Problem-Solving Booths are a great way to bring members of the community together to have conversations that they might not otherwise have, by helping each other with their problems. One chair is for the “Helper”, the person listening to the problems. The other is for the “Helped”, the person describing their concerns. The aim of the Booth is that people swap roles regularly as we all have both the potential to have problems as well as to offer help.

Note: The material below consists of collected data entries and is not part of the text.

$ cat src/rtl/tft_pkg.sv
// Shared TFT definitions: sender FSM encoding and default SPI timing constants.
// Latency: n/a (package only).
// Backpressure: n/a (package only).
package tft_pkg;

    // Byte sender states, shared with the init/scene producers for debug visibility
    typedef enum logic [1:0] {
        ST_IDLE  = 2'd0,
        ST_SHIFT = 2'd1,
        ST_HOLD  = 2'd2
    } tft_state_t;

    // SCK half-period in clk cycles (legal 1..255)
    localparam int TFT_CLK_DIV = 2;
    // clk cycles CS stays low after the last SCK falling edge (legal 1..15)
    localparam int TFT_CS_HOLD = 1;

endpackage

$ cat src/rtl/tft_byte_sender_if.sv
// Producer <-> byte sender strobe bus plus the panel-side SPI lines.
// Latency: n/a (wiring only).
// Backpressure: producer must wait for tft_busy=0 and tft_transmit=0 before the next strobe.
interface tft_byte_sender_if;
    logic       tft_transmit;
    logic [7:0] tft_data;
    logic       tft_dc;
    logic       tft_busy;
    logic       tft_sck;
    logic       tft_mosi;
    logic       tft_cs;
    logic       tft_dc_out;

    // producer side: issues strobes, observes busy and the panel lines
    modport master (
        output tft_transmit, tft_data, tft_dc,
        input  tft_busy, tft_sck, tft_mosi, tft_cs, tft_dc_out
    );

    // sender side: accepts strobes, drives busy and the panel lines
    modport slave (
        input  tft_transmit, tft_data, tft_dc,
        output tft_busy, tft_sck, tft_mosi, tft_cs, tft_dc_out
    );
endinterface

$ cat src/rtl/tft_byte_sender.sv
// Serialises one byte per strobe onto a mode-0 SPI link (MSB first) with registered D/C.
// Latency: busy rises the cycle after the strobe; busy lasts 16*CLK_DIV + CS_HOLD cycles.
// Backpressure: strobes while not IDLE are dropped; producer waits for busy=0.
module tft_byte_sender
    import tft_pkg::*;
#(
    parameter int CLK_DIV = TFT_CLK_DIV,
    parameter int CS_HOLD = TFT_CS_HOLD
) (
    input  logic             clk,
    input  logic             rst,
    tft_byte_sender_if.slave bus
);

    localparam logic [7:0] DIV_LAST  = 8'(CLK_DIV - 1);
    localparam logic [3:0] HOLD_LAST = 4'(CS_HOLD - 1);

    tft_state_t r_state;
    tft_state_t w_state_nxt;

    logic [7:0] r_div;
    logic [2:0] r_bit;
    logic [3:0] r_hold;
    logic [7:0] r_shift;
    logic       r_sck;
    logic       r_dc;

    logic w_accept;
    logic w_div_tc;
    logic w_fall;
    logic w_last_fall;
    logic w_hold_tc;

    // strobe is only honoured in IDLE; anything arriving mid-byte is dropped
    assign w_accept    = (r_state == ST_IDLE) && bus.tft_transmit;
    assign w_div_tc    = (r_div == DIV_LAST);
    // a falling SCK edge happens when the divider expires while SCK is high
    assign w_fall      = (r_state == ST_SHIFT) && w_div_tc && r_sck;
    assign w_last_fall = w_fall && (r_bit == 3'd7);
    assign w_hold_tc   = (r_state == ST_HOLD) && (r_hold == HOLD_LAST);

    // state register
    always_ff @(posedge clk or posedge rst) begin
        if (rst) r_state <= ST_IDLE;
        else     r_state <= w_state_nxt;
    end

    // next-state: IDLE -> SHIFT on strobe, SHIFT -> HOLD after 8th fall, HOLD -> IDLE after CS_HOLD
    always_comb begin
        w_state_nxt = r_state;
        case (r_state)
            ST_IDLE:  if (w_accept)    w_state_nxt = ST_SHIFT;
            ST_SHIFT: if (w_last_fall) w_state_nxt = ST_HOLD;
            ST_HOLD:  if (w_hold_tc)   w_state_nxt = ST_IDLE;
            default:                   w_state_nxt = ST_IDLE;
        endcase
    end

    // outputs derive from state and datapath registers only, so reset reaches pins at once
    always_comb begin
        bus.tft_busy   = (r_state != ST_IDLE);
        bus.tft_cs     = (r_state == ST_IDLE);
        bus.tft_sck    = r_sck;
        bus.tft_mosi   = r_shift[7];
        bus.tft_dc_out = r_dc;
    end

    // half-period divider: runs only in SHIFT, restarts on every SCK toggle
    always_ff @(posedge clk or posedge rst) begin
        if (rst)                     r_div <= 8'd0;
        else if (r_state != ST_SHIFT) r_div <= 8'd0;
        else if (w_div_tc)           r_div <= 8'd0;
        else                         r_div <= r_div + 8'd1;
    end

    // SCK toggles at each divider expiry; the 8th fall leaves it low for HOLD
    always_ff @(posedge clk or posedge rst) begin
        if (rst)                      r_sck <= 1'b0;
        else if (r_state != ST_SHIFT) r_sck <= 1'b0;
        else if (w_div_tc)            r_sck <= ~r_sck;
    end

    // bit counter counts falling edges 0..7 and is cleared rather than wrapped
    always_ff @(posedge clk or posedge rst) begin
        if (rst)              r_bit <= 3'd0;
        else if (w_accept)    r_bit <= 3'd0;
        else if (w_last_fall) r_bit <= 3'd0;
        else if (w_fall)      r_bit <= r_bit + 3'd1;
    end

    // shift register: load on strobe, advance on the first 7 falls, clear as HOLD ends so MOSI idles low
    always_ff @(posedge clk or posedge rst) begin
        if (rst)                         r_shift <= 8'd0;
        else if (w_accept)               r_shift <= bus.tft_data;
        else if (w_fall && !w_last_fall) r_shift <= {r_shift[6:0], 1'b0};
        else if (w_hold_tc)              r_shift <= 8'd0;
    end

    // CS hold counter, active only in HOLD
    always_ff @(posedge clk or posedge rst) begin
        if (rst)                     r_hold <= 4'd0;
        else if (r_state != ST_HOLD) r_hold <= 4'd0;
        else if (w_hold_tc)          r_hold <= 4'd0;
        else                         r_hold <= r_hold + 4'd1;
    end

    // D/C is captured with the strobe and held through IDLE until the next byte
    always_ff @(posedge clk or posedge rst) begin
        if (rst)           r_dc <= 1'b0;
        else if (w_accept) r_dc <= bus.tft_dc;
    end

endmodule

$ cat src/flat_wrapper.sv
// flat-port wrapper written by rule: the top's interface ports become plain ports
module tft_byte_sender_flat import tft_pkg::*;
#(
    parameter int CLK_DIV = TFT_CLK_DIV,
    parameter int CS_HOLD = TFT_CS_HOLD
)
  (clk, rst, bus_tft_transmit, bus_tft_data, bus_tft_dc, bus_tft_busy, bus_tft_sck, bus_tft_mosi, bus_tft_cs, bus_tft_dc_out);
  tft_byte_sender_if bus_i ();
  input  logic clk;
  input  logic rst;
  input wire logic [$bits(bus_i.tft_transmit)-1:0] bus_tft_transmit;
  input wire logic [$bits(bus_i.tft_data)-1:0] bus_tft_data;
  input wire logic [$bits(bus_i.tft_dc)-1:0] bus_tft_dc;
  output wire logic [$bits(bus_i.tft_busy)-1:0] bus_tft_busy;
  output wire logic [$bits(bus_i.tft_sck)-1:0] bus_tft_sck;
  output wire logic [$bits(bus_i.tft_mosi)-1:0] bus_tft_mosi;
  output wire logic [$bits(bus_i.tft_cs)-1:0] bus_tft_cs;
  output wire logic [$bits(bus_i.tft_dc_out)-1:0] bus_tft_dc_out;
  assign bus_i.tft_transmit = bus_tft_transmit;
  assign bus_i.tft_data = bus_tft_data;
  assign bus_i.tft_dc = bus_tft_dc;
  assign bus_tft_busy = bus_i.tft_busy;
  assign bus_tft_sck = bus_i.tft_sck;
  assign bus_tft_mosi = bus_i.tft_mosi;
  assign bus_tft_cs = bus_i.tft_cs;
  assign bus_tft_dc_out = bus_i.tft_dc_out;
  tft_byte_sender #(.CLK_DIV(CLK_DIV), .CS_HOLD(CS_HOLD)) u_core (.clk(clk), .rst(rst), .bus(bus_i));
endmodule
$ cat config.mk
export PLATFORM = sky130hd
export DESIGN_NAME = tft_byte_sender_flat
export DESIGN_NICKNAME = d
export VERILOG_FILES = /design/src/rtl/tft_pkg.sv /design/src/rtl/tft_byte_sender_if.sv /design/src/rtl/tft_byte_sender.sv /design/src/flat_wrapper.sv
export SDC_FILE = /design/constraint.sdc
export NUM_CORES = 1
export LEC_CHECK = 0
export CORE_ASPECT_RATIO = 0.7
export CORE_MARGIN = 3
export CORE_UTILIZATION = 53
export CTS_CLUSTER_DIAMETER = 120
export CTS_CLUSTER_SIZE = 16
export DETAILED_ROUTE_END_ITERATION = 12
export PLACE_DENSITY = 0.81
export RECOVER_POWER = 100
export SYNTH_ARGS = -nofsm -noshare
export SYNTH_HDL_FRONTEND = slang
export SYNTH_SLANG_ARGS = --single-unit
$ cat constraint.sdc
create_clock -name clk -period 2.31 [get_ports clk]
set_input_delay 0.231 -clock clk [delete_from_list [all_inputs] [get_ports clk]]
set_output_delay 0.231 -clock clk [all_outputs]
set_load 0.005 [all_outputs]
==> results by group, run 1 <==
Layout
  • N_diodes: 0
  • Fin nets: about 160
  • Area grow syn2layout: 18.80%
  • Commonest cells after routing, fill and taps aside: dfrtp_1, nor2_1, nand2_1, clkdlybuf4s50_1
  • Layout Cells excl Fill: 171
  • Share of cells above drive strength 1: about 8.6%
  • Commonest non-fill, non-tap cell in the layout: dfrtp_1

Die
  • Row count: 14
  • Die width: 64.54 µm
  • Core area: 2207 µm²
  • Die H: 46.98 µm
  • Die area: 3032 µm²
  • I/O pin count: 17
  • Starting Density: 57.60%

Yosys
  • Largest area contributor in the netlist: dfrtp_1
  • Syn_nets: 135
  • Synth top area cells: dfrtp_1, ha_1, a22o_1
  • Post-synth top area share: a little over half
  • Top_reg_cell synth: dfrtp_1
  • Syn Inst Count: ~120
  • Post-Syn Area per Cell: 10.87 µm²
  • Cell area after synthesis: 1271 µm²
  • EDFF count, synth: 0
  • Synth warn: 0
  • Register area share after synthesis: roughly 53%
  • Synth Register Bits: 27
  • Yosys cell types: 25
  • Async S/R FF share, synth: between 90% and 100%

CTS
  • Post-CTS sizing: 0
  • CTS tree: yes
  • Clock slew seen by the registers of the worst setup and hold paths: 0.15 ns
  • Root buf cell: clkbuf_4
  • H-Tree Depth: 1
  • Clk buf depth: 2
  • CTS Buf Count: 3
  • Postcts setup bufs: 0
  • Clk_lat worst skew: about 0.33 ns
  • Post-CTS Hold Fix Bufs: 0
  • CTS sink cnt: 27

Flow run
  • Max Cap Violations: 0

Pwr
  • Leak: 0.7539 nW
  • Clk network pwr share: 14.1%
  • Net Sw Frac: a little over a third
  • Combinational power share: 36.0%
  • Maximum VDD drop: 0.0005470 V
  • Int Pwr: 0.0009596 W
  • Seq pwr share: 49.8%
  • Pwr Density: 977.3 nW/µm²
  • Switching power: 0.0005163 W

Min path
  • HP Class: in -> reg

Route
  • Routed WL: 2307 µm
  • Drt first-iter violations: 31
  • Wirelength per Cell: 13.49 µm
  • Routed Antenna Nets: 0
  • Drt pass-1 iters: 4
  • # DRC: 0
  • Post-DR vias/cell: between 5 and 6
  • Vias: roughly 890

Setup path
  • Critical path type: reg -> out
  • Crit Path Max Fanout: 5
  • Setup crit end kind: output pin
  • CP Launch Type: flop
  • CP Data Arrival Time: between 1.5 and 2 ns
  • Critical Path RT: 2.08 ns

Global route
  • Number of global-route vias before repair: 882
  • Largest net degree at the start of global routing: 28
  • First-pass GRT wire length: 3967 µm
  • Antenna violations before repair: 0
  • GRT Util Overall: 17.52%
  • Total grt overflow: 0

Timing
  • Final Skew: 0.01382 ns
  • # setup viols final: 0
  • Minimum clock period after layout: 1.982 ns
  • Worst-Margin Slew: 1.438 ns
  • Max-slew violations: 0
  • RSZ-0062 raised after global routing: no
  • Peak Freq: 0.5044 GHz
  • Period utilization: 85.82%
  • Final setup TNS: 0 ns
  • Hold Vio Cnt, Final: 0
  • Final worst slack: ~0.33 ns
  • Smallest hold slack: about 0.43 ns
  • Slew headroom: 4.145%

Place
  • Cells after DPL: 167
  • DP HPWL: 1726 µm
  • # port buffers: 16
  • Pre-CTS setup slack: 0.4698 ns
  • Routability cong.: 0.7263

Run status
  • Status: finished clean
cells by family after synthesis:
logic type | Yosys count | synth area share, %
buffers and inverters | 8 | 2.362
adders and majority gates | 6 | 5.905
AOI/OAI and AO/OA | 19 | 11.52
DFF | 27 | 53.15
xor gates and xnor gates | 9 | 6.201
and+or+nand+nor | 48 | 20.87
critical path: stages, from the launching register on:
cell and delay (ns):
dfrtp_1 0.44, or2_2 0.32, inv_1 0.09, dlygate4sd3_1 0.57
final timing paths:
kind,startpoint,endpoint,slack [ns],depth (start not counted)
max,u_core.r_state[0]$_DFFE_PP0P_,bus_tft_cs,0.33,3
min,bus_tft_dc,u_core.bus.tft_dc_out$_DFFE_PP0P_,0.43,3
max reg2reg,u_core.r_div[1]$_DFF_PP0_,u_core.r_state[0]$_DFFE_PP0P_,0.35,7
min reg2reg,u_core.r_shift[4]$_DFFE_PP0P_,u_core.r_shift[4]$_DFFE_PP0P_,0.50,1
max in group asynchronous,rst,u_core.r_shift[4]$_DFFE_PP0P_,0.67,3
min in group asynchronous,rst,u_core.r_shift[6]$_DFFE_PP0P_,0.79,3
registers in the layout (all words and copies together) (netlist names):
signal                 cells
u_core.r_state             2
u_core.r_hold              4
u_core.r_bit               3
u_core.bus.tft_sck         1
u_core.bus.tft_dc_out      1
u_core.r_div               8
u_core.r_shift             8
cell type report:
type                    instances  area, µm²
fillers                       185      696.9
inverters                       7      26.28
repair buffers                 19      175.2
well taps                      32      40.04
clock buffers                   3      22.52
clock inverters                 1      5.005
flip-flops and latches         27      675.6
multi-input cells              82      565.5
cell usage after synthesis (all sizes together) (3+ instances only):
master / number
a21o: 8
a22o: 8
dfrtp: 27
ha: 6
inv: 7
nand2: 11
nand2b: 3
nand3: 3
nand3b: 3
nor2: 14
xnor2: 3
xor2: 6
stage by stage:
stage / utilization (%) / area, µm² / power (W)
final: 68.42 / 1510 / 0.001476
after global routing: 68.42 / 1510 / 0.001598
after CTS: 68.76 / 1518 / 0.001513
after detailed placement: 67.52 / 1490 / 0.001304
after global placement: 67.52 / 1490 / 0.001267
after floorplan: - / 1271 / 0.001089
power by group through the flow:
stage	combinational, W	sequential, W	clock [W]
6_report	0.000532	0.000736	0.000209
3_3_place_gp	0.000530	0.000737	0
5_1_grt	0.000605	0.000756	0.000236
4_1_cts	0.000560	0.000737	0.000216
2_1_floorplan	0.000371	0.000719	0
3_5_place_dp	0.000558	0.000747	0
metal layers:
metal	vias to the layer above	share of wire [%]	track usage (%)
met5	-	0	0
met1	429	49	23.86
met2	17	46	27.87
met3	2	4.3	5.263
li1	441	-	-
met4	0	0.43	5.042
(Power assumes the default switching activity.)
==> run 2, diff against run 1 <==
SKIP_CTS_REPAIR_TIMING = 1   (was unset)
==> results of run 2 <==
Same layout as run 1: the final DEF is identical, and so are final timing and power.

Thrive London is a citywide movement for better mental health for Londoners supported by the Mayor of London and the London Health Board. Problem-Solving Booths have become the local arm of Thrive and we’re working out what they are, what they do and what they can do, with everyone we meet from street to street, borough to borough and organisation to organisation. It’s cool.

Watch this space!

 

Day 978

Primum non nocere- First do no harm.

Doctors could save lives by breaking rules on privacy.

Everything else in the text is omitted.